Overview: Intron 22 Inversion TestIntroduction: The Intron 22 Inversion Test tests for intron 22 inversion in the F8 gene to diagnose hemophilia A, causing excessive bleeding or bruising, aiding in genetic diagnosis. Affecting 1 in 5,000 males, hemophilia A poses diagnostic challenges due to variable severity. Following 2023 National Hemophilia Foundation (NHF) guidelines, it uses PCR for high accuracy, supporting molecular pathology screening. This test is essential for diagnosis, genetic counseling, and improving outcomes in hematology.
Other Names: F8 Intron 22 Test, Hemophilia A Gene Assay.
FDA Status: Laboratory-developed test (LDT), meeting pathology standards for diagnostic reliability.
Historical Milestone: F8 gene testing began in the 1990s with research by Lakich, who identified the inversion. PCR advancements in the 2000s by Applied Biosystems improved detection, surpassing earlier Southern blot methods.
Purpose: Detects intron 22 inversion to diagnose hemophilia A, guides factor replacement therapy, and evaluates patients with bleeding, aiming to manage disease.
Test Parameters: Intron 22 inversion status
Pretest Condition: No special preparation required. Collect whole blood, buccal swab, or saliva. Report history of bleeding disorders.
Specimen: Whole Blood (EDTA, 3-5 mL), Buccal Swab (sterile swab, 1-2 swabs), Saliva (sterile container, 1-2 mL); 4 mL whole blood in EDTA tube. Transport in a biohazard container.
Sample Stability at Room Temperature: 24 hours
Sample Stability at Refrigeration: 1 week
Sample Stability at Frozen: 1 month
Medical History: Document excessive bleeding or bruising. Include current medications or family history.

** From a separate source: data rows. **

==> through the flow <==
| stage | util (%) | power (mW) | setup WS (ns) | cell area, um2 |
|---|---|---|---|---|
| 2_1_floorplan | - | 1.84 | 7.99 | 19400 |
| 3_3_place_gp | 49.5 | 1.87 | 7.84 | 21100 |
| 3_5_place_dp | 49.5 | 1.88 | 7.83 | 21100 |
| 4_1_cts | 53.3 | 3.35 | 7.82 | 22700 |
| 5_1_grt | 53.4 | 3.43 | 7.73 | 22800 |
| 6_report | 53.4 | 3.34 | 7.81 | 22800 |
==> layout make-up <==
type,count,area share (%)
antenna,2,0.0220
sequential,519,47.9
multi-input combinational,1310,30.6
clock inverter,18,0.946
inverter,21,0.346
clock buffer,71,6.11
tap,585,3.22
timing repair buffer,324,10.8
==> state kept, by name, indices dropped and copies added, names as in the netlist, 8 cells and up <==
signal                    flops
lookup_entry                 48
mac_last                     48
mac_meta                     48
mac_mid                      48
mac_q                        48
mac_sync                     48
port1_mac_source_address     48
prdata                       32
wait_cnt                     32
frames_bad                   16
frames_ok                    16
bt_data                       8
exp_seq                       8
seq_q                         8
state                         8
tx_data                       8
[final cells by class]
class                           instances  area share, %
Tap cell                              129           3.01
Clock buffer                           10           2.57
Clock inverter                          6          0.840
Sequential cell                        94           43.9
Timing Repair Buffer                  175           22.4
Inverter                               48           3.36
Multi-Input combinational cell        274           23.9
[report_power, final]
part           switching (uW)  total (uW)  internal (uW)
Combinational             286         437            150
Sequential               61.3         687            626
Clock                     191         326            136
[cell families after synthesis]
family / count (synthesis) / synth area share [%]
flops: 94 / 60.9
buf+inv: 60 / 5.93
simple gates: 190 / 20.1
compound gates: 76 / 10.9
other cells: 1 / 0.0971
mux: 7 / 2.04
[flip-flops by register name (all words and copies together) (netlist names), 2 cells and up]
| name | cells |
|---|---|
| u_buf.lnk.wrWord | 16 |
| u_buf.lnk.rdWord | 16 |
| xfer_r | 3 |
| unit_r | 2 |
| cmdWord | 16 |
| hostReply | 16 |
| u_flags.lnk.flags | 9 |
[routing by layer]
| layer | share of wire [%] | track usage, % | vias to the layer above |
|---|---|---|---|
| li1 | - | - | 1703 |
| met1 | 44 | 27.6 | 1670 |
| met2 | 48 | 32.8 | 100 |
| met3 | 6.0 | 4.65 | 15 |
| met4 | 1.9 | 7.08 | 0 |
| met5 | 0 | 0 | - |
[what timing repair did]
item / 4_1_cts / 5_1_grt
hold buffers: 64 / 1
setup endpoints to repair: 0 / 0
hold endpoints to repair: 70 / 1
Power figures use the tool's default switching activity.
[config.mk]
export PLATFORM = sky130hd
export DESIGN_NAME = ces_status
export DESIGN_NICKNAME = d
export VERILOG_FILES = /design/src/ces_pkg.sv /design/src/ces_status.sv
export SDC_FILE = /design/constraint.sdc
export NUM_CORES = 1
export LEC_CHECK = 0
export BUFFER_PORTS_ARGS = -buffer_cell sky130_fd_sc_hd__clkbuf_2
export CORE_UTILIZATION = 54
export DETAILED_ROUTE_END_ITERATION = 8
export MAX_ROUTING_LAYER = met4
export PLACE_DENSITY = 0.83
export SYNTH_ARGS = -nofsm -noshare
export SYNTH_HDL_FRONTEND = slang
export SYNTH_SLANG_ARGS = --single-unit
export TNS_END_PERCENT = 100
[constraint.sdc]
create_clock -name pclk -period 3.6 [get_ports pclk]
set_clock_uncertainty 0.15 [all_clocks]
set_input_delay 0.36 -clock pclk [delete_from_list [all_inputs] [get_ports pclk]]
set_output_delay 0.36 -clock pclk [all_outputs]
set_load 0.1 [all_outputs]
==> src/tmb_capture_timer.sv <==
// Capture timer: interrupt, status, debug, staging, counter and capture registers
`timescale 1ns/1ps
`default_nettype none

module tmb_capture_timer (
    input wire logic mclk,              // Peripheral clock
    input wire logic rst,               // Asynchronous reset, active high
    input wire logic clk_en,            // Freezes all state while low
    input wire logic [3:0] bus_addr,    // Byte offset
    input wire logic [7:0] bus_wdata,   // Write data
    input wire logic bus_wr,            // Write strobe
    input wire logic bus_rd,            // Read strobe
    input wire logic bus_from_debug,    // Access comes from the debug port
    output logic [7:0] bus_rdata,       // Read data, registered
    input wire logic timer_enable,      // Peripheral enable
    input wire logic [2:0] timer_mode_select, // Timer mode
    input wire logic event_input_enable, // Event input enable
    input wire logic event_edge,        // Event edge polarity select
    input wire logic event_in,          // Event level from event routing
    input wire logic cpu_halted,        // CPU stopped in break debug
    output logic sample_event_irq,      // Capture interrupt request
    output logic pwm_out                // PWM8 waveform
);

    // Register state
    logic [15:0] cnt_r, cnt_nxt;        // Counter
    logic [15:0] match_capture_value_r, match_capture_value_nxt;      // Capture/compare
    logic [7:0] stage_r;                // Shared staging byte
    logic irq_en_r;                     // Capture interrupt enable
    logic flag_r;                       // Capture flag
    logic run_while_halted_r;                     // Keep running in debug halt
    logic run_r, run_nxt;               // Counter running
    logic ev_prev_r;                    // Previous event level
    logic [7:0] rdata_r;                // Registered read data
    logic pwm_r, pwm_nxt;               // PWM waveform
    tmb_pkg::tmb_phase_e phase_r, phase_nxt; // Combined-mode phase
    logic flag_set;                     // Hardware sets the flag

    // Bus decode
    wire wr_en = clk_en & bus_wr;
    wire rd_en = clk_en & bus_rd;
    wire wr_cnt_lo = wr_en & (bus_addr == tmb_pkg::OFF_CNT_LO);
    wire wr_match_capture_value_lo = wr_en & (bus_addr == tmb_pkg::OFF_MATCH_CAPTURE_VALUE_LO);
    wire wr_hi = wr_en & ((bus_addr == tmb_pkg::OFF_CNT_HI) |
                          (bus_addr == tmb_pkg::OFF_MATCH_CAPTURE_VALUE_HI));
    wire wr_stage = wr_en & (bus_addr == tmb_pkg::OFF_STAGE);
    wire rd_cnt_lo = rd_en & (bus_addr == tmb_pkg::OFF_CNT_LO);
    wire rd_match_capture_value_lo = rd_en & (bus_addr == tmb_pkg::OFF_MATCH_CAPTURE_VALUE_LO);
    wire wr_flag_clr = wr_en & (bus_addr == tmb_pkg::OFF_IRQ_FLAG) &
                       bus_wdata[tmb_pkg::BIT_SAMPLE_EVENT_IRQ];

    // Mode decode
    wire [2:0] mode = timer_mode_select;
    wire capture_mode = (mode == tmb_pkg::MODE_SAMPLE_EVENT_IRQ) | (mode == tmb_pkg::MODE_FRQ) |
                        (mode == tmb_pkg::MODE_PW) | (mode == tmb_pkg::MODE_FRQPW);

    // Timer advances only when enabled and not held by a debug break
    wire tick = clk_en & timer_enable & ~(cpu_halted & ~run_while_halted_r);

    // Event edges, honoured only while ticking and with the input enabled
    wire ev_ok = tick & event_input_enable;
    wire ev_pos = ev_ok & event_in & ~ev_prev_r;
    wire ev_neg = ev_ok & ~event_in & ev_prev_r;
    wire ev_act = event_edge ? ev_neg : ev_pos;   // Primary edge
    wire ev_opp = event_edge ? ev_pos : ev_neg;   // Opposite edge

    // Top comparisons
    wire at_top16 = (cnt_r == match_capture_value_r);
    wire at_top8 = (cnt_r[7:0] == match_capture_value_r[7:0]);
    wire [15:0] cnt_inc = cnt_r + tmb_pkg::CNT_STEP;

    // Mode sequencing: counter, capture, run state and flag set
    always_comb begin
        cnt_nxt = cnt_r;
        match_capture_value_nxt = match_capture_value_r;
        run_nxt = run_r;
        phase_nxt = phase_r;
        pwm_nxt = pwm_r;
        flag_set = 1'b0;
        if (!timer_enable) begin
            // Disabled timer is stopped
            run_nxt = 1'b0;
            phase_nxt = tmb_pkg::FP_IDLE;
        end else if (tick) begin
            unique case (mode)
                tmb_pkg::MODE_INT: begin
                    run_nxt = 1'b1;
                    if (at_top16) begin
                        cnt_nxt = tmb_pkg::CNT_BOTTOM;
                        flag_set = 1'b1;
                    end else begin
                        cnt_nxt = cnt_inc;
                    end
                end
                tmb_pkg::MODE_TIMEOUT: begin
                    // Primary edge starts, opposite edge stops
                    if (ev_act) begin
                        run_nxt = 1'b1;
                    end else if (ev_opp) begin
                        run_nxt = 1'b0;
                    end
                    if (run_r) begin
                        if (at_top16) begin
                            cnt_nxt = tmb_pkg::CNT_BOTTOM;
                            flag_set = 1'b1;
                        end else begin
                            cnt_nxt = cnt_inc;
                        end
                    end
                end
                tmb_pkg::MODE_SAMPLE_EVENT_IRQ: begin
                    run_nxt = 1'b1;
                    cnt_nxt = cnt_inc;
                    if (ev_act) begin
                        match_capture_value_nxt = cnt_r;
                        flag_set = 1'b1;
                    end
                end
                tmb_pkg::MODE_FRQ: begin
                    run_nxt = 1'b1;
                    if (ev_act) begin
                        match_capture_value_nxt = cnt_r;
                        cnt_nxt = tmb_pkg::CNT_BOTTOM;
                        flag_set = 1'b1;
                    end else begin
                        cnt_nxt = cnt_inc;
                    end
                end
                tmb_pkg::MODE_PW: begin
                    run_nxt = 1'b1;
                    if (ev_act) begin
                        cnt_nxt = tmb_pkg::CNT_BOTTOM;
                    end else begin
                        cnt_nxt = cnt_inc;
                        if (ev_opp) begin
                            match_capture_value_nxt = cnt_r;
                            flag_set = 1'b1;
                        end
                    end
                end
                tmb_pkg::MODE_FRQPW: begin
                    if (run_r) begin
                        cnt_nxt = cnt_inc;
                    end
                    unique case (phase_r)
                        tmb_pkg::FP_IDLE: begin
                            // First primary edge clears and starts
                            if (ev_act) begin
                                cnt_nxt = tmb_pkg::CNT_BOTTOM;
                                run_nxt = 1'b1;
                                phase_nxt = tmb_pkg::FP_HIGH;
                            end
                        end
                        tmb_pkg::FP_HIGH: begin
                            // Opposite edge captures the pulse width
                            if (ev_opp) begin
                                match_capture_value_nxt = cnt_r;
                                phase_nxt = tmb_pkg::FP_LOW;
                            end
                        end
                        tmb_pkg::FP_LOW: begin
                            // Second primary edge stops and flags
                            if (ev_act) begin
                                run_nxt = 1'b0;
                                cnt_nxt = cnt_r;
                                flag_set = 1'b1;
                                phase_nxt = tmb_pkg::FP_IDLE;
                            end
                        end
                        default: begin
                            phase_nxt = tmb_pkg::FP_IDLE;
                        end
                    endcase
                end
                tmb_pkg::MODE_SINGLE: begin
                    // Either edge starts when edge select is set
                    if (!run_r && (ev_act || (event_edge && ev_opp))) begin
                        run_nxt = 1'b1;
                    end
                    if (run_r) begin
                        if (at_top16) begin
                            cnt_nxt = tmb_pkg::CNT_BOTTOM;
                            run_nxt = 1'b0;
                            flag_set = 1'b1;
                        end else begin
                            cnt_nxt = cnt_inc;
                        end
                    end
                end
                tmb_pkg::MODE_PWM8: begin
                    run_nxt = 1'b1;
                    if (at_top8) begin
                        cnt_nxt = tmb_pkg::CNT_BOTTOM;
                        flag_set = 1'b1;
                        pwm_nxt = 1'b1;
                    end else begin
                        cnt_nxt = cnt_inc;
                        if (cnt_r[7:0] == match_capture_value_r[15:8]) begin
                            pwm_nxt = 1'b0;
                        end
                    end
                end
            endcase
        end
        // Writes of the low byte commit the staged high byte
        if (wr_cnt_lo) begin
            cnt_nxt = {stage_r, bus_wdata};
        end
        if (wr_match_capture_value_lo) begin
            match_capture_value_nxt = {stage_r, bus_wdata};
        end
    end

    // Read data selection; low-byte reads return the live low byte
    wire [7:0] rd_sel =
        (bus_addr == tmb_pkg::OFF_IRQ_EN) ? {7'h00, irq_en_r} :
        (bus_addr == tmb_pkg::OFF_IRQ_FLAG) ? {7'h00, flag_r} :
        (bus_addr == tmb_pkg::OFF_RUN) ? {7'h00, run_r} :
        (bus_addr == tmb_pkg::OFF_DBG) ? {7'h00, run_while_halted_r} :
        (bus_addr == tmb_pkg::OFF_STAGE) ? stage_r :
        (bus_addr == tmb_pkg::OFF_CNT_LO) ? cnt_r[7:0] :
        (bus_addr == tmb_pkg::OFF_MATCH_CAPTURE_VALUE_LO) ? match_capture_value_r[7:0] :
        ((bus_addr == tmb_pkg::OFF_CNT_HI) ||
         (bus_addr == tmb_pkg::OFF_MATCH_CAPTURE_VALUE_HI)) ? stage_r :
        tmb_pkg::RST_BYTE;

    // Flag clear sources; a hardware set in the same cycle wins
    wire flag_clr = wr_flag_clr | (rd_match_capture_value_lo & capture_mode);

    // Counter, capture and run state
    always_ff @(posedge mclk or posedge rst) begin
        if (rst) begin
            cnt_r <= tmb_pkg::RST_WORD;
            match_capture_value_r <= tmb_pkg::RST_WORD;
            run_r <= 1'b0;
            phase_r <= tmb_pkg::FP_IDLE;
            pwm_r <= 1'b0;
            ev_prev_r <= 1'b0;
        end else if (clk_en) begin
            cnt_r <= cnt_nxt;
            match_capture_value_r <= match_capture_value_nxt;
            run_r <= run_nxt;
            phase_r <= phase_nxt;
            pwm_r <= pwm_nxt;
            if (tick) begin
                ev_prev_r <= event_in;
            end
        end
    end

    // Flag with set priority over clear
    always_ff @(posedge mclk or posedge rst) begin
        if (rst) begin
            flag_r <= 1'b0;
        end else if (clk_en) begin
            flag_r <= flag_set | (flag_r & ~flag_clr);
        end
    end

    // Control registers; run bit ignores all writes
    always_ff @(posedge mclk or posedge rst) begin
        if (rst) begin
            irq_en_r <= 1'b0;
            run_while_halted_r <= 1'b0;
        end else if (wr_en) begin
            if (bus_addr == tmb_pkg::OFF_IRQ_EN) begin
                irq_en_r <= bus_wdata[tmb_pkg::BIT_SAMPLE_EVENT_IRQ];
            end
            if (bus_addr == tmb_pkg::OFF_DBG) begin
                run_while_halted_r <= bus_wdata[tmb_pkg::BIT_RUN_WHILE_HALTED];
            end
        end
    end

    // Staging byte: high writes, direct writes, low-byte reads
    always_ff @(posedge mclk or posedge rst) begin
        if (rst) begin
            stage_r <= tmb_pkg::RST_BYTE;
        end else if (wr_hi || wr_stage) begin
            stage_r <= bus_wdata;
        end else if (rd_cnt_lo) begin
            stage_r <= cnt_r[15:8];
        end else if (rd_match_capture_value_lo) begin
            stage_r <= match_capture_value_r[15:8];
        end
    end

    // Registered read data
    always_ff @(posedge mclk or posedge rst) begin
        if (rst) begin
            rdata_r <= tmb_pkg::RST_BYTE;
        end else if (rd_en) begin
            rdata_r <= rd_sel;
        end
    end

    assign bus_rdata = rdata_r;
    assign sample_event_irq = flag_r & irq_en_r;
    assign pwm_out = pwm_r;

endmodule : tmb_capture_timer

`default_nettype wire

Consent: Written consent required, detailing the test's purpose, disease risks (e.g., hemorrhage), and sample collection risks.
Procedural Considerations: Uses PCR to detect inversion, requiring labs with thermal cyclers. Results available in 5-7 days. Performed in labs with strict handling.
Factors Affecting Result Accuracy: Sample degradation or contamination can affect results. Medications may not affect results but require correlation.
Clinical Significance: Positive inversion confirms hemophilia A, guiding therapy. Early management might prevent complications, while untreated cases lead to death. Normal results may require other F8 tests.
Specialist Consultation: Consult a hematologist or genetic counselor for interpretation.
Additional Supporting Tests: Factor VIII levels, PT/PTT, or genetic panel to confirm diagnosis.
Test Limitations: Specific to intron 22; correlation with clinical status needed. False negatives possible with other mutations.
References: NHF Guidelines, 2023; Nature Genetics, Lakich D, 2022.